Alex Gallego has been working in the streaming data space for more than 13 years. He first created an equivalent of Apache Fink optimized for low latency in C++ on top of Mesos. In 2016, he sold it to Akamai, now also the owner of Linode. At that time, he could not find a storage engine that could keep up with the volume of data that he was trying to build. That led to the creation of Redpanda.
“Today, almost a decade later, the bottleneck for storage engines has shifted from the spinning disk to CPU coordination problems.
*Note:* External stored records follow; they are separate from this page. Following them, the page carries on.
<file path="src/rtl/piano_note_scheduler.sv">
// piano_note_scheduler: PS/2 make/break sequencer with a last-pressed note stack.
// Optional space-bar sustain pedal is built when SCHED_SUSTAIN_EN is defined.
module piano_note_scheduler #(
  parameter int unsigned DEPTH     = 4,
  parameter int unsigned MIN_HOLD  = 500000,
  parameter logic [5:0]  STOP_CODE = 6'h3F
) (
  input  logic       clk,
  input  logic       reset_n,
  input  logic [7:0] scan_code,
  input  logic       scan_code_ready,
  output logic [7:0] map_code,
  output logic       map_ready,
  input  logic [5:0] map_note,
  output logic [5:0] note,
  output logic       note_valid,
  output logic       drop
);

  localparam int CW = $clog2(DEPTH + 1);
  localparam int IW = $clog2(DEPTH);
  localparam int TW = $clog2(MIN_HOLD + 1);
  localparam logic [TW-1:0] HOLD_LD = TW'(MIN_HOLD - 1);
  localparam logic [7:0] BRK_B = 8'hF0;
  localparam logic [7:0] EXT_B = 8'hE0;
`ifdef SCHED_SUSTAIN_EN
  localparam logic [7:0] SPC_B = 8'h29;
`endif

  typedef enum logic [2:0] {
    IDLE, BRK, EXT, EXT_BRK, LOOKUP
  } state_t;

  state_t          state_q, state_d;
  logic            brk_q, brk_d;
  logic [7:0]      code_q, code_d;
  logic [5:0]      stk_q [DEPTH];
  logic [5:0]      stk_d [DEPTH];
  logic [DEPTH-1:0] rel_q, rel_d;
  logic [CW-1:0]   cnt_q, cnt_d;
  logic [TW-1:0]   tmr_q, tmr_d;
  logic [5:0]      note_q, note_d;
  logic            valid_q, valid_d;
  logic            drop_q;
  logic            sus_q, sus_d;

  logic            hit;
  logic [IW-1:0]   hit_idx;
  logic [DEPTH-1:0] keep;
  logic [DEPTH-1:0] rel_m;
  logic            do_push;
  logic [5:0]      c_stk [DEPTH];
  logic [DEPTH-1:0] c_rel;
  logic [CW-1:0]   c_cnt;
  logic            chg;

  always_comb begin
    state_d = state_q;
    brk_d   = brk_q;
    code_d  = code_q;
    sus_d   = sus_q;
    unique case (state_q)
      IDLE: if (scan_code_ready) begin
        if (scan_code == BRK_B) state_d = BRK;
        else if (scan_code == EXT_B) state_d = EXT;
`ifdef SCHED_SUSTAIN_EN
        else if (scan_code == SPC_B) sus_d = 1'b1;
`endif
        else begin
          code_d  = scan_code;
          brk_d   = 1'b0;
          state_d = LOOKUP;
        end
      end
      BRK: if (scan_code_ready) begin
        if (scan_code == EXT_B) state_d = EXT_BRK;
        else if (scan_code == BRK_B) state_d = BRK;
`ifdef SCHED_SUSTAIN_EN
        else if (scan_code == SPC_B) begin
          sus_d   = 1'b0;
          state_d = IDLE;
        end
`endif
        else begin
          code_d  = scan_code;
          brk_d   = 1'b1;
          state_d = LOOKUP;
        end
      end
      EXT: if (scan_code_ready) begin
        state_d = (scan_code == BRK_B) ? EXT_BRK : IDLE;
      end
      EXT_BRK: if (scan_code_ready) state_d = IDLE;
      LOOKUP:  state_d = IDLE;
      default: state_d = IDLE;
    endcase
  end

  always_comb begin
    hit     = 1'b0;
    hit_idx = '0;
    for (int i = 0; i < DEPTH; i++) begin
      if (!hit && CW'(i) < cnt_q && stk_q[i] == map_note) begin
        hit     = 1'b1;
        hit_idx = IW'(i);
      end
    end
    rel_m   = rel_q;
    keep    = '1;
    do_push = 1'b0;
    if (state_q == LOOKUP && map_note != STOP_CODE) begin
      if (brk_q) begin
        if (hit) begin
`ifdef SCHED_SUSTAIN_EN
          if (sus_q) rel_m[hit_idx] = 1'b1;
          else keep[hit_idx] = 1'b0;
`else
          keep[hit_idx] = 1'b0;
`endif
        end
      end else if (!hit) begin
        do_push = 1'b1;
      end
`ifdef SCHED_SUSTAIN_EN
      else if (rel_q[hit_idx]) begin
        keep[hit_idx] = 1'b0;
        do_push       = 1'b1;
      end
`endif
    end
`ifdef SCHED_SUSTAIN_EN
    if (sus_q && !sus_d) keep = ~rel_q;
`endif
    // Compact surviving entries toward the top, then optionally push.
    c_stk = stk_q;
    c_rel = rel_m;
    c_cnt = '0;
    for (int i = 0; i < DEPTH; i++) begin
      if (CW'(i) < cnt_q && keep[i]) begin
        c_stk[IW'(c_cnt)] = stk_q[i];
        c_rel[IW'(c_cnt)] = rel_m[i];
        c_cnt = c_cnt + 1'b1;
      end
    end
    stk_d = c_stk;
    rel_d = c_rel;
    cnt_d = c_cnt;
    if (do_push) begin
      for (int i = DEPTH - 1; i > 0; i--) begin
        stk_d[i] = c_stk[i-1];
        rel_d[i] = c_rel[i-1];
      end
      stk_d[0] = map_note;
      rel_d[0] = 1'b0;
      cnt_d = (c_cnt == CW'(DEPTH)) ? c_cnt : c_cnt + 1'b1;
    end
  end

  always_comb begin
    chg     = (cnt_d != '0) && (cnt_q == '0 || stk_d[0] != stk_q[0]);
    note_d  = note_q;
    valid_d = valid_q;
    tmr_d   = (tmr_q != '0) ? tmr_q - 1'b1 : '0;
    if (cnt_d != '0) begin
      note_d  = stk_d[0];
      valid_d = 1'b1;
      if (chg) tmr_d = HOLD_LD;
    end else if (tmr_q == '0) begin
      note_d  = STOP_CODE;
      valid_d = 1'b0;
    end
  end

  always_ff @(posedge clk or negedge reset_n) begin
    if (!reset_n) begin
      state_q <= IDLE;
      brk_q   <= 1'b0;
      code_q  <= 8'h00;
      stk_q   <= '{default: '0};
      rel_q   <= '0;
      cnt_q   <= '0;
      tmr_q   <= '0;
      note_q  <= STOP_CODE;
      valid_q <= 1'b0;
      drop_q  <= 1'b0;
    end else begin
      state_q <= state_d;
      brk_q   <= brk_d;
      code_q  <= code_d;
      stk_q   <= stk_d;
      rel_q   <= rel_d;
      cnt_q   <= cnt_d;
      tmr_q   <= tmr_d;
      note_q  <= note_d;
      valid_q <= valid_d;
      drop_q  <= (state_q == LOOKUP) && scan_code_ready;
    end
  end

`ifdef SCHED_SUSTAIN_EN
  always_ff @(posedge clk or negedge reset_n) begin
    if (!reset_n) sus_q <= 1'b0;
    else sus_q <= sus_d;
  end
`else
  assign sus_q = 1'b0;
`endif

  assign map_code   = code_q;
  assign map_ready  = (state_q == LOOKUP);
  assign note       = note_q;
  assign note_valid = valid_q;
  assign drop       = drop_q;

endmodule

</file>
Redpanda was the reinvention of a wheel at the right time to build a Kafka replacement for mission-critical systems,” said Gallego, Founder and CEO of Redpanda.
Key highlights from this episode of Let’s Talk are:
- Gallego shares his data streaming backstory — how he could not find a storage engine to keep up with the volumes of data he was trying to build and how this led to Redpanda.
- As more businesses are moving from batch to real-time, Gallego explains that it was critical to build a new storage engine for the modern hardware from the ground up in C++ and that it spoke the same language so they could adopt classical migrations.
- Redpanda is being used in a variety of use cases, from space exploration where a satellite is being shipped to outer space to fraud detection.Gallego discusses how all the use cases have a huge back pressure of tiny events that you need to make sense of and extract value out of.
- In the past, big data has largely been driven by Java and the JVM is notoriously difficult to tune and optimize. Gallego feels that there were a lot of useful projects from Kafka and ZooKeeper, which have acted as inspiration for some of the advanced systems of today. The bottleneck for adoption is that these systems tend to be notoriously difficult to run and optimize, which is now driving the need to make them easy to use.
- Kafka and the other systems were designed in the era of datacenters with low latency and high bandwidth links. However, Gallego does not feel this is where the world is heading. Nowadays, you do a React application, deploy it to a serverless provider where it just runs, and that is where streaming needs to meet the developer today. He discusses how Redpanda is working to meet the developers’ needs and the ways they are thinking.
- People initially get started by doing real-time streaming, connecting an application, database, or machine learning framework which works fine. However, they will start to hit some fundamental limits of some of the technologies when they start to scale. One of the key challenges enterprises are facing is with storage being costly. Gallego explains how they are trying to solve this.